Sessional staff also may be paid for marking class exercises or examination papers at the end of the subject or course sequence…The number of hours and the appropriate marking rate per hour will be determined by the Dean.

[116] It is against this background that the negotiations for the 2009 Agreement occurred. These negotiations were attended by Mr McGowan and others for the NTEU, and Mr Picouleau and others for Monash.

[117] At the time the parties negotiated the 2005 Agreement they were well aware of the content of the 2002 Award. I have no evidence as to how or why the provisions came to be in the 2005 Agreement. What is evident however is that the critical elements with respect to payment for separate marking based on a determination of the Dean did not change between the 2005 Agreement and the 2009 Agreement although the reference to ‘contemporaneous marking’ as part of the associated work for tutoring or lecturing was removed in the 2009 Agreement.

[118] The (excerpts of) notes from the meetings between Monash and the NTEU in relation to the bargaining of the 2009 Agreement were admitted into evidence and were the subject of cross examination of Mr Picouleau who was a participant in those meetings. The evidence indicates that:

[119] With respect to the meeting of 13 July 2009 I am satisfied that the document to which Mr McGowan’s statements refer is the ‘marked up’ version of Schedule 3 Mr Picouleau says he provided to the NTEU on that day.

[120] I accept the evidence of Mr Picouleau with respect to the drafting 71 that was done (the ‘offer’ documents) of clause 5 of Schedule 3 of the 2009 Agreement. It is common in negotiations for discussion to occur and one party go away and draft a clause based on their understanding of the discussion. Such a clause may then be subject to re-writes as the nature of the discussions is sought to be properly captured and changes agreed upon. Whilst I accept that the NTEU may not have put any of the words in writing to Monash there is no evidence that the drafting did not arise from negotiations between the parties.

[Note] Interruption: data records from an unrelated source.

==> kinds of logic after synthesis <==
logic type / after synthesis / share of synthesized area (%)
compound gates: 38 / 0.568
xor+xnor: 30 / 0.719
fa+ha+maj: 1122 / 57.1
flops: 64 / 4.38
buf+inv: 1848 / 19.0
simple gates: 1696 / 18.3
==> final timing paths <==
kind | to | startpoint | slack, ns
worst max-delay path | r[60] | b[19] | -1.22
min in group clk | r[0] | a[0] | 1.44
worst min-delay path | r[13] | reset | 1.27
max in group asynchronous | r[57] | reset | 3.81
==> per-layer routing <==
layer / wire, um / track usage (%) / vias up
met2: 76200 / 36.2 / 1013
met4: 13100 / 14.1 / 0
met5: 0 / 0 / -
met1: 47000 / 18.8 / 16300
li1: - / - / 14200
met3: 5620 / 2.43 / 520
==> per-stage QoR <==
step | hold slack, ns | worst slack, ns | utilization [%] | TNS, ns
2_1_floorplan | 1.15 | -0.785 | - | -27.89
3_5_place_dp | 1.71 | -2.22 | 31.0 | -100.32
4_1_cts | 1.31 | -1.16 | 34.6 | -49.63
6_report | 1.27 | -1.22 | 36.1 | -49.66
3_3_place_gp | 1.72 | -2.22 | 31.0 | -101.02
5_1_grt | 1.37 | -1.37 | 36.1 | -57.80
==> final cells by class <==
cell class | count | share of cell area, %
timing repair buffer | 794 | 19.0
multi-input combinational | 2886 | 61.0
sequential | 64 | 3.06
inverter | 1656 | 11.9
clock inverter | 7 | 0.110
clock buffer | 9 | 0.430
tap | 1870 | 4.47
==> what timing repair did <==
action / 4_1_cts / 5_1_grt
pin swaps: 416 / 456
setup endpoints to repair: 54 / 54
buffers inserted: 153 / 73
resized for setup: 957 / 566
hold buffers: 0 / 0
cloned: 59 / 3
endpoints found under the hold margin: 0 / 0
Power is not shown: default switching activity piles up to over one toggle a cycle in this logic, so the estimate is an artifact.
<file path="config.mk">
export PLATFORM = sky130hd
export DESIGN_NAME = dc_fifo_unpacker
export DESIGN_NICKNAME = d
export VERILOG_FILES = /design/src/rtl/pfs_dc_pkg.sv /design/src/rtl/dc_word_shifter.sv /design/src/rtl/dc_fifo_unpacker.sv
export SDC_FILE = /design/constraint.sdc
export NUM_CORES = 1
export LEC_CHECK = 0
export BUFFER_PORTS_ARGS = -buffer_cell sky130_fd_sc_hd__buf_2
export CORE_UTILIZATION = 45
export DETAILED_ROUTE_END_ITERATION = 8
export GPL_ROUTABILITY_DRIVEN = 0
export PLACE_DENSITY_LB_ADDON = 0.08
export SYNTH_ARGS = -nofsm -noshare
export SYNTH_HDL_FRONTEND = slang
export SYNTH_SLANG_ARGS = --single-unit
</file>
<file path="constraint.sdc">
create_clock -name rd_clk -period 2.16 [get_ports rd_clk]
set_clock_uncertainty 0.1 [all_clocks]
set_input_delay 0.108 -clock rd_clk [delete_from_list [all_inputs] [get_ports rd_clk]]
set_output_delay 0.108 -clock rd_clk [all_outputs]
set_load 0.05 [all_outputs]
</file>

[121] It is evident that the parties entered into a bargain in 2009 that removed contemporaneous marking from the lecturing and tutoring rates and built on the provisions of the 2005 Agreement with respect to payment for separate marking. There is no evidence that the parties sought to substantially alter this precept of the 2005 Agreement with respect to the Dean’s determination. Even if the NTEU had started out with such an intention it entered into an agreement that retained many of the features with respect to the ability of the Dean to determine the number of hours to be paid for marking.

[122] I cannot accept Mr Cullinan’s evidence otherwise. He was not part of the bargaining where marking was discussed and produced no direct evidence of, what he argues, was the intention.

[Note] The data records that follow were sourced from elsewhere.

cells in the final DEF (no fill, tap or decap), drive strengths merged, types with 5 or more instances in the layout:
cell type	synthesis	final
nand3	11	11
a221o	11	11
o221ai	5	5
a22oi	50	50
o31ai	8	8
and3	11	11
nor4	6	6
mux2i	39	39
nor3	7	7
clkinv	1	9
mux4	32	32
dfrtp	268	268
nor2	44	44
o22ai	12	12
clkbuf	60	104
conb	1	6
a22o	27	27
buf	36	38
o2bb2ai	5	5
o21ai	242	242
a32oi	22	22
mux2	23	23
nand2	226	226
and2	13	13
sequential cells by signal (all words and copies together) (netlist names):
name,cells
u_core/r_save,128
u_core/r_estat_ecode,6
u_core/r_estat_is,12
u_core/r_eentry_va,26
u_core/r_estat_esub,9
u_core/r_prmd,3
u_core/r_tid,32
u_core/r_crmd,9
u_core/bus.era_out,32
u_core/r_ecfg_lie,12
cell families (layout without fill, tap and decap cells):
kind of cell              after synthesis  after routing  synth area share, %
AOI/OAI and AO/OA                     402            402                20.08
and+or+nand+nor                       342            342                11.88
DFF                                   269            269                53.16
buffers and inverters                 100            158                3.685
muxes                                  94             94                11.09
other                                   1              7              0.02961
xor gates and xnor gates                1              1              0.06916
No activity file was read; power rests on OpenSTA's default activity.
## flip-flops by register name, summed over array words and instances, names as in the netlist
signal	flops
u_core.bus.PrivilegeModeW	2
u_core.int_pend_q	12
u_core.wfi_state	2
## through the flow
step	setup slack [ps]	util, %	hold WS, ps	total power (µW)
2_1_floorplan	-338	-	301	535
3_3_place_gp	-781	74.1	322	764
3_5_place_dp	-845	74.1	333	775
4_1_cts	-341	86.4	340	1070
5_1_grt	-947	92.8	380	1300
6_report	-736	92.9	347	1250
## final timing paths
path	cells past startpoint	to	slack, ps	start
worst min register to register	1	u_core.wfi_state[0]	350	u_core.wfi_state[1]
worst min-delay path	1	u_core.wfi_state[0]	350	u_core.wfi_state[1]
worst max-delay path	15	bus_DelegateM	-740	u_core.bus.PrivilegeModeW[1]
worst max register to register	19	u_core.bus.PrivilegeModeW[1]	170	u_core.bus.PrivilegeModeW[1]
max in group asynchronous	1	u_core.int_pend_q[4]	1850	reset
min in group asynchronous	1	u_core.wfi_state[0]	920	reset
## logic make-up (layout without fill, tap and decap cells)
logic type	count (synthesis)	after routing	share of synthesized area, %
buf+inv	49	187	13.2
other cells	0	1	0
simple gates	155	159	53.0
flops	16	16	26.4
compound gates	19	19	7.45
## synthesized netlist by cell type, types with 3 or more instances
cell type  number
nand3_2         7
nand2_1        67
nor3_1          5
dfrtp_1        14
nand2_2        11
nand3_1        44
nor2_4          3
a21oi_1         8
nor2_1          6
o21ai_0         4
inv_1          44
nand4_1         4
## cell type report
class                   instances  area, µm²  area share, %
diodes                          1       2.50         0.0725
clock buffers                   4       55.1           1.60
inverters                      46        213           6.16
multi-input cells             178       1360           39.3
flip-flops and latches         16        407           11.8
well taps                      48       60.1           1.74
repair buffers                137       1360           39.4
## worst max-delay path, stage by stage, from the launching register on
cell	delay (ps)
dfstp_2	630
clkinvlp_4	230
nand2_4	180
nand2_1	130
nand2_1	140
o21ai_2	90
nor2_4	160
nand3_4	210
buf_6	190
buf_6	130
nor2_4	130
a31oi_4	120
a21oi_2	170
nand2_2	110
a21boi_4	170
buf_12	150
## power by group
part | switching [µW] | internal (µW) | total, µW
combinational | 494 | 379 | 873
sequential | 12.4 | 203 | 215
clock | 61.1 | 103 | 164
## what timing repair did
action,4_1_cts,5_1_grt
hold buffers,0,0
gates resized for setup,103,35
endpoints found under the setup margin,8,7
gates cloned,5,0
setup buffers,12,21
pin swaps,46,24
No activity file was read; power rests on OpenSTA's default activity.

[123] I have also taken note of:

[124] Taking all of this into account I am satisfied that the mutual intention of the parties was to set an hourly rate for marking and establish a systematic approach to the making of a determination by a Dean with respect to the hours to be allowed for marking.

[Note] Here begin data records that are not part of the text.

## src/rtl/calc2_port_arbiter.sv

```systemverilog
// Four-port request front end sharing one add/sub/shift ALU.
// Each port captures a two-cycle request; a round-robin arbiter issues it and routes the result back.
module calc2_port_arbiter #(
    parameter int unsigned DW      = 32,
    parameter int unsigned TW      = 2,
    parameter int unsigned TIMEOUT = 16
) (
    input  logic            c_clk,
    input  logic            reset,
    input  logic [15:0]     req_cmd_in,
    input  logic [4*DW-1:0] req_data_in,
    input  logic [4*TW-1:0] req_tag_in,
    output logic [7:0]      out_resp,
    output logic [4*DW-1:0] out_data,
    output logic [4*TW-1:0] out_tag,
    output logic            alu_valid,
    output logic [3:0]      alu_cmd,
    output logic [DW-1:0]   alu_op1,
    output logic [DW-1:0]   alu_op2,
    input  logic            alu_ready,
    input  logic            alu_done,
    input  logic [1:0]      alu_resp,
    input  logic [DW-1:0]   alu_result
);

    localparam int unsigned CW = $clog2(TIMEOUT + 1);

    typedef enum logic [1:0] {PIdle, POp2, PPend} port_st_e;
    typedef enum logic [1:0] {AIdle, AIssue, AWait, AResp} arb_st_e;

    port_st_e        pst_q [4];
    port_st_e        pst_d [4];
    logic [3:0]      cmd_q [4];
    logic [3:0]      cmd_d [4];
    logic [DW-1:0]   op1_q [4];
    logic [DW-1:0]   op1_d [4];
    logic [DW-1:0]   op2_q [4];
    logic [DW-1:0]   op2_d [4];
    logic [TW-1:0]   tag_q [4];
    logic [TW-1:0]   tag_d [4];

    arb_st_e         ast_q, ast_d;
    logic [1:0]      gnt_q, gnt_d;
    logic [1:0]      rr_q, rr_d;
    logic [CW-1:0]   cnt_q, cnt_d;
    logic [1:0]      res_resp_q, res_resp_d;
    logic [DW-1:0]   res_data_q, res_data_d;

    logic            alu_valid_q, alu_valid_d;
    logic [3:0]      alu_cmd_q, alu_cmd_d;
    logic [DW-1:0]   alu_op1_q, alu_op1_d;
    logic [DW-1:0]   alu_op2_q, alu_op2_d;
    logic [7:0]      out_resp_q, out_resp_d;
    logic [4*DW-1:0] out_data_q, out_data_d;
    logic [4*TW-1:0] out_tag_q, out_tag_d;

    logic            found;
    logic [1:0]      gsel;
    logic [1:0]      idx;

    function automatic logic cmd_valid(input logic [3:0] c);
        return (c == 4'd1) || (c == 4'd2) || (c == 4'd5) || (c == 4'd6);
    endfunction

    always_comb begin
        for (int p = 0; p < 4; p++) begin
            pst_d[p] = pst_q[p];
            cmd_d[p] = cmd_q[p];
            op1_d[p] = op1_q[p];
            op2_d[p] = op2_q[p];
            tag_d[p] = tag_q[p];
        end
        ast_d       = ast_q;
        gnt_d       = gnt_q;
        rr_d        = rr_q;
        cnt_d       = cnt_q;
        res_resp_d  = res_resp_q;
        res_data_d  = res_data_q;
        alu_valid_d = alu_valid_q;
        alu_cmd_d   = alu_cmd_q;
        alu_op1_d   = alu_op1_q;
        alu_op2_d   = alu_op2_q;
        out_resp_d  = '0;
        out_data_d  = '0;
        out_tag_d   = '0;

        // Round-robin search: first pending port at or after rr_q.
        found = 1'b0;
        gsel  = rr_q;
        idx   = '0;
        for (int i = 0; i < 4; i++) begin
            idx = rr_q + 2'(i);
            if (!found && pst_q[idx] == PPend) begin
                found = 1'b1;
                gsel  = idx;
            end
        end

        for (int p = 0; p < 4; p++) begin
            case (pst_q[p])
                PIdle: begin
                    if (req_cmd_in[4*p +: 4] != 4'd0) begin
                        cmd_d[p] = req_cmd_in[4*p +: 4];
                        op1_d[p] = req_data_in[DW*p +: DW];
                        tag_d[p] = req_tag_in[TW*p +: TW];
                        pst_d[p] = POp2;
                    end
                end
                POp2: begin
                    op2_d[p] = req_data_in[DW*p +: DW];
                    if (cmd_valid(cmd_q[p])) begin
                        pst_d[p] = PPend;
                    end else begin
                        out_resp_d[2*p +: 2]   = 2'b10;
                        out_tag_d[TW*p +: TW] = tag_q[p];
                        pst_d[p]               = PIdle;
                    end
                end
                PPend: begin
                    if (ast_q == AResp && gnt_q == 2'(p)) begin
                        pst_d[p] = PIdle;
                    end
                end
                default: pst_d[p] = PIdle;
            endcase
        end

        case (ast_q)
            AIdle: begin
                if (found) begin
                    gnt_d       = gsel;
                    alu_valid_d = 1'b1;
                    alu_cmd_d   = cmd_q[gsel];
                    alu_op1_d   = op1_q[gsel];
                    alu_op2_d   = op2_q[gsel];
                    ast_d       = AIssue;
                end
            end
            AIssue: begin
                if (alu_ready) begin
                    alu_valid_d = 1'b0;
                    alu_cmd_d   = '0;
                    alu_op1_d   = '0;
                    alu_op2_d   = '0;
                    cnt_d       = '0;
                    ast_d       = AWait;
                end
            end
            AWait: begin
                if (alu_done) begin
                    res_resp_d = alu_resp;
                    res_data_d = alu_result;
                    ast_d      = AResp;
                end else if (cnt_q >= CW'(TIMEOUT - 1)) begin
                    res_resp_d = 2'b11;
                    res_data_d = '0;
                    ast_d      = AResp;
                end else begin
                    cnt_d = cnt_q + CW'(1);
                end
            end
            AResp: begin
                out_resp_d[2*gnt_q +: 2]    = res_resp_q;
                out_data_d[DW*gnt_q +: DW]  = res_data_q;
                out_tag_d[TW*gnt_q +: TW]   = tag_q[gnt_q];
                rr_d                        = gnt_q + 2'd1;
                ast_d                       = AIdle;
            end
            default: ast_d = AIdle;
        endcase
    end

    always_ff @(posedge c_clk or negedge reset) begin
        if (!reset) begin
            for (int p = 0; p < 4; p++) begin
                pst_q[p] <= PIdle;
                cmd_q[p] <= '0;
                op1_q[p] <= '0;
                op2_q[p] <= '0;
                tag_q[p] <= '0;
            end
            ast_q       <= AIdle;
            gnt_q       <= '0;
            rr_q        <= '0;
            cnt_q       <= '0;
            res_resp_q  <= '0;
            res_data_q  <= '0;
            alu_valid_q <= 1'b0;
            alu_cmd_q   <= '0;
            alu_op1_q   <= '0;
            alu_op2_q   <= '0;
            out_resp_q  <= '0;
            out_data_q  <= '0;
            out_tag_q   <= '0;
        end else begin
            for (int p = 0; p < 4; p++) begin
                pst_q[p] <= pst_d[p];
                cmd_q[p] <= cmd_d[p];
                op1_q[p] <= op1_d[p];
                op2_q[p] <= op2_d[p];
                tag_q[p] <= tag_d[p];
            end
            ast_q       <= ast_d;
            gnt_q       <= gnt_d;
            rr_q        <= rr_d;
            cnt_q       <= cnt_d;
            res_resp_q  <= res_resp_d;
            res_data_q  <= res_data_d;
            alu_valid_q <= alu_valid_d;
            alu_cmd_q   <= alu_cmd_d;
            alu_op1_q   <= alu_op1_d;
            alu_op2_q   <= alu_op2_d;
            out_resp_q  <= out_resp_d;
            out_data_q  <= out_data_d;
            out_tag_q   <= out_tag_d;
        end
    end

    assign alu_valid = alu_valid_q;
    assign alu_cmd   = alu_cmd_q;
    assign alu_op1   = alu_op1_q;
    assign alu_op2   = alu_op2_q;
    assign out_resp  = out_resp_q;
    assign out_data  = out_data_q;
    assign out_tag   = out_tag_q;

endmodule

```

## config.mk

```make
export PLATFORM = sky130hd
export DESIGN_NAME = calc2_port_arbiter
export DESIGN_NICKNAME = d
export VERILOG_FILES = /design/src/rtl/calc2_port_arbiter.sv
export SDC_FILE = /design/constraint.sdc
export NUM_CORES = 1
export LEC_CHECK = 0
export ABC_AREA = 1
export CAP_MARGIN = 20
export CELL_PAD_IN_SITES_DETAIL_PLACEMENT = 2
export CELL_PAD_IN_SITES_GLOBAL_PLACEMENT = 2
export CORE_ASPECT_RATIO = 1.4
export CORE_UTILIZATION = 29
export CTS_BUF_LIST = sky130_fd_sc_hd__clkbuf_16
export DETAILED_ROUTE_END_ITERATION = 10
export GPL_TIMING_DRIVEN = 0
export PLACE_DENSITY_LB_ADDON = 0.1
export REMOVE_ABC_BUFFERS = 1
export SETUP_SLACK_MARGIN = 0.1
export SYNTH_ARGS = -nofsm -noshare
export SYNTH_HDL_FRONTEND = slang
export SYNTH_SLANG_ARGS = --single-unit
```

## constraint.sdc

```tcl
create_clock -name c_clk -period 1.88 [get_ports c_clk]
set_input_delay 0.282 -clock c_clk [delete_from_list [all_inputs] [get_ports c_clk]]
set_output_delay 0.282 -clock c_clk [all_outputs]
set_load 0.1 [all_outputs]
```

==> key figures <==
Status
  • Outcome: finished, violations left
  • Failing checks: hold timing, setup timing

Die
  • Top-Level Pins: between 400 and 500
  • Starting density of the core: between 20% and 30%
  • Die area: 81300 µm²
  • Die W: between 200 and 250 µm
  • Die height: around 340 µm
  • Row cnt: between 100 and 150
  • Core footprint: between 70000 and 80000 µm²

Cells and area
  • Layout fillers: just over 8000
  • Final Cell Area: between 30000 and 40000 µm²
  • Final Net Count: ~3500
  • Area delta synth->final: 49.0%
  • Share of layout cells above drive strength 1: ~29%
  • Layout Cells excl Fill: 4386

CTS
  • TritonCTS clock tree: built
  • CTS root buffer: clkbuf_16
  • CTS sink count: approximately 550
  • Clk slew on worst S/H paths: 70 ps
  • CTS Buf Count: 59
  • Clk_lat worst skew: between 600 and 700 ps
  • H-Tree Depth: 2
  • Clock buffer depth: 3

Timing
  • Crit share post-route: 135%
  • Worst Hold Slack: -388 ps
  • Setup_tns: -42690 ps
  • Final Max Tran Viols: 0
  • Clk_skew: between 15 and 20 ps
  • Unrepaired setup endpoints after global routing: true
  • Maximum clock frequency: 394 MHz
  • Worst-margin pin slew: 747 ps
  • Setup ws final: -657 ps
  • Final Hold Fails: 82
  • Max_slew headroom: 50.2%
  • Setup violations, final: approximately 100
  • Tmin final: approximately 2500 ps

GRT
  • Number of global-route vias before repair: roughly 25000
  • Wire length of the first global-routing pass: 160000 µm
  • Initial antenna violation count: 17
  • Pin count of the biggest net entering global routing: between 100 and 150
  • GR Util All Layers: 26.7%
  • GR Overflow Total: 0

Critical path
  • Slowest stage delay, CP: around 500 ps
  • CP dominant cell by count: nand2_1
  • Setup crit start kind: flop
  • Largest delay share family, worst path: simple AND/OR/NAND/NOR gates
  • Critical Setup Path Class: flop to flop
  • CP max stage cell: dfrtp_2
  • CP arrival: 3130 ps
  • CP max FO: 6
  • Crit-path cells: buf_6 -> nand2_4 -> nand2_4 -> nand3_4 -> nand2_8 -> nor2_8 -> nand4_1 -> buf_12 -> nand2_8 -> buf_12 -> buf_4 -> buf_16 -> nand2_1 -> nand2_1 -> nand2_1 -> nand2_1 -> nand2_1 -> nand2_1
  • Buf/Inv on CP: 5
  • Worst Path Required: between 2000 and 2500 ps
  • Crit. End Element: flop

Yosys
  • Synth cell count leaders: nand2_1, dfrtp_1, o21ai_0
  • Syn Area/Cell: ~8.5 µm²
  • Mapped cell area: 23200 µm²
  • Number of synthesized register bits: about 550
  • Ranking of synthesized cells by area: dfrtp_1, nand2_1, o21ai_0, inv_1, nand3_1
  • Synth top area share: between 50% and 60%
  • Sequential-to-total area share from yosys stat: approximately 60%
  • Cell variety after synth: 31
  • Post-synth top area cell: dfrtp_1
  • Post-synth EDFFs: 0
  • Predominant post-synthesis flop cell: dfrtp_1
  • Mapped Cells: approximately 2700
  • Ys Warns: 0
  • Dominant cell by count in the synthesized netlist: nand2_1
  • Ys async rst share: 100%

Place
  • Placed cell count: around 4000
  • Routability Congestion: 0.770
  • DPL Wire Length: roughly 59000 µm
  • Placed cell areas: 28700 µm²
  • Worst setup slack after placement: -2000 ps
  • Port-buffer cells: roughly 400

Pwr
  • P_int: roughly 42 mW
  • Clock power share: 14.3%
  • Pleak: between 15 and 20 nW
  • P_sw: ~42 mW
  • Seq pwr share: between 20 and 25%
  • Sw Ratio: between 40 and 50%
  • Power per Cell Area: 2430 nW/µm²
  • Logic pwr share: roughly 63%
  • VDD IR max: between 1000 and 1500 µV

Min path
  • Hold crit path type: primary input to async pin

Detailed routing
  • DR WL/cell: 26.1 µm
  • DRT iter0 DRCs: about 1100
  • Pre-antenna DRT Iters: 4
  • Final ANT Viol Nets: 0
  • Residual DRC: 0
  • Routed wire length: 115000 µm
  • Via count: ~22000
  • Via-to-Cell Ratio: 4.99

Run
  • Max cap viols: 0
[final timing paths]
kind | end | cells after the start | from | slack [ps]
min in group c_clk | res_data_q[8] | 3 | alu_result[8] | 180
setup reg to reg | alu_op1[5] | 18 | rr_q[0] | -660
max in group asynchronous | ast_q[1] | 3 | reset | 560
hold reg to reg | alu_op2[0] | 2 | alu_op2[0] | 460
setup / recovery | alu_op1[5] | 18 | rr_q[0] | -660
hold / removal | alu_op1[30] | 1 | reset | -390
[cell type report]
| type | instances | area [µm²] | area share [%] |
|---|---|---|---|
| Clock buffer | 59 | 1480 | 4.26 |
| Multi-Input combinational cell | 1814 | 9950 | 28.7 |
| Sequential cell | 546 | 13700 | 39.5 |
| Timing Repair Buffer | 637 | 6870 | 19.8 |
| Inverter | 220 | 898 | 2.59 |
| Clock inverter | 49 | 432 | 1.25 |
| Tap cell | 1054 | 1320 | 3.81 |
| Timing Repair inverter | 1 | 7.51 | 0.0217 |
| Antenna cell | 6 | 15.0 | 0.0434 |
[cells by family after synthesis]
kind of cell	count (synthesis)	synth area share (%)
AOI/OAI and AO/OA	362	7.91
buffers and inverters	384	7.12
DFF	546	58.8
adders and majority gates	12	0.646
and+or+nand+nor	1421	25.5
[power groups by stage]
stage          Sequential, mW  Clock, mW  Combinational, mW
4_1_cts                  18.5       12.2               47.2
5_1_grt                  19.3       12.7               56.3
6_report                 18.9       12.0               53.1
2_1_floorplan            21.6          0               12.8
3_5_place_dp             18.6          0               31.5
3_3_place_gp             18.6          0               22.8
[registers in the layout, indices dropped and copies added (netlist names)]
signal	count
alu_op1	32
out_resp	8
cnt_q	5
out_data	128
cmd_q	16
op2_q	128
ast_q	2
res_resp_q	2
alu_op2	32
out_tag	8
pst_q	8
alu_cmd	4
op1_q	128
res_data_q	32
gnt_q	2
alu_valid	1
rr_q	2
tag_q	8
[timing repair]
item | in CTS | in global routing
endpoints found under the setup margin | 491 | 241
endpoints found under the hold margin | 82 | 82
gates resized for setup | 1435 | 310
cloned | 47 | 18
pin swaps | 104 | 106
setup buffers | 126 | 36
[layer usage]
layer,share of wire (%),global-route usage [%],up-vias
met5,0.15,0,-
met4,3.4,7.10,26
met3,6.3,7.23,202
met2,52,49.3,543
met1,38,29.8,11400
li1,-,-,9738
[worst register-to-register path, cell delays in order (launching register included)]
cell and delay, ps:
dfrtp_2 500, buf_6 170, nand2_4 60, nand2_4 60, nand3_4 100, nand2_8 80, nor2_8 130, nand4_1 210
buf_12 220, nand2_8 100, buf_12 140, buf_4 140, buf_16 120, nand2_1 60, nand2_1 70, nand2_1 50
nand2_1 80, nand2_1 70, nand2_1 80
[placed cells by master, fill, tap and decap left out, types with 14 or more instances in the layout]
master	synthesis	layout
o21ai_2	0	31
clkbuf_16	0	72
clkinv_2	0	18
dfrtp_1	546	540
o21ai_1	0	23
nand2_4	1	57
nor3_1	35	15
nand3_1	154	112
nand2_8	0	26
clkinv_1	1	14
nor3_2	0	18
nand3_2	44	72
o21ai_0	336	281
buf_2	40	176
buf_16	0	46
clkdlybuf4s50_1	0	188
nor2_1	109	102
nand4_1	14	14
nand2_1	1052	829
buf_6	10	27
nand3_4	0	15
nand2_2	10	168
buf_12	3	55
inv_1	215	212
buf_4	4	108
[stage by stage]
stage	total power, mW	util [%]
2_1_floorplan	34.3	-
3_3_place_gp	41.3	35.0
3_5_place_dp	50.1	36.2
4_1_cts	77.9	41.6
5_1_grt	88.2	43.7
6_report	84.0	43.7
(Power assumes the default switching activity.)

[125] I am also satisfied that it was intended that, until a Dean’s determination was made in accordance with paragraph 3 of clause 5 of Schedule 3, sessional staff would receive the hourly rate set out in Schedule 2, or any other more beneficial arrangement, for all hours spent marking. Absent any determination from the Dean, it is difficult to see how it could be otherwise.

Conclusion

[126] Having found that there is ambiguity or uncertainty in the 2014 Agreement I am satisfied that it should be varied to remove that ambiguity or uncertainty.

[127] I have therefore decided that the first and second paragraphs in clause 5 of Schedule 3 of the 2014 Agreement should be deleted and replaced with the following:

Except as otherwise determined by the University in accordance with the provisions of this clause, the marking rates in schedule 2 (or more beneficial arrangements where these exist) will apply for all hours of marking undertaken by sessional staff not otherwise included in sessional rate descriptors.

Teaching Associates will be paid a marking rate for each hour of marking as set out in this Agreement, subject to any determination of the Dean made in accordance with this clause, where they undertake marking as a requirement of the supervising lecturer in charge of the subject or course, other than marking which is performed (or could reasonably be performed) in the relevant classroom, tutorial/lecture or equivalent teaching environment.

[128] I am satisfied that the amendment as proposed gives clarity to the intentions of the parties in entering into the 2014 Agreement (based on the 2009 Agreement). That ambiguity related to the rate to be paid for marking and restrictions on the number of hours of marking which would be paid.

[129] The NTEU submit that I cannot vary the 2014 Agreement such that it would not pass the BOOT. I am satisfied that the variation I have proposed does not change the substance of the Agreement but resolves an ambiguity. For the reasons given above I do not agree with this submission.

[130] Whilst I appreciate that it may be possible that sessional staff only performing marking and no other work at Monash (so that they receive no other benefit from the 2014 Agreement) are worse off under the 2014 Agreement compared to the 2010 Award, there is no evidence before me that there are any staff who worked such a pattern at the time the 2014 Agreement was approved or now.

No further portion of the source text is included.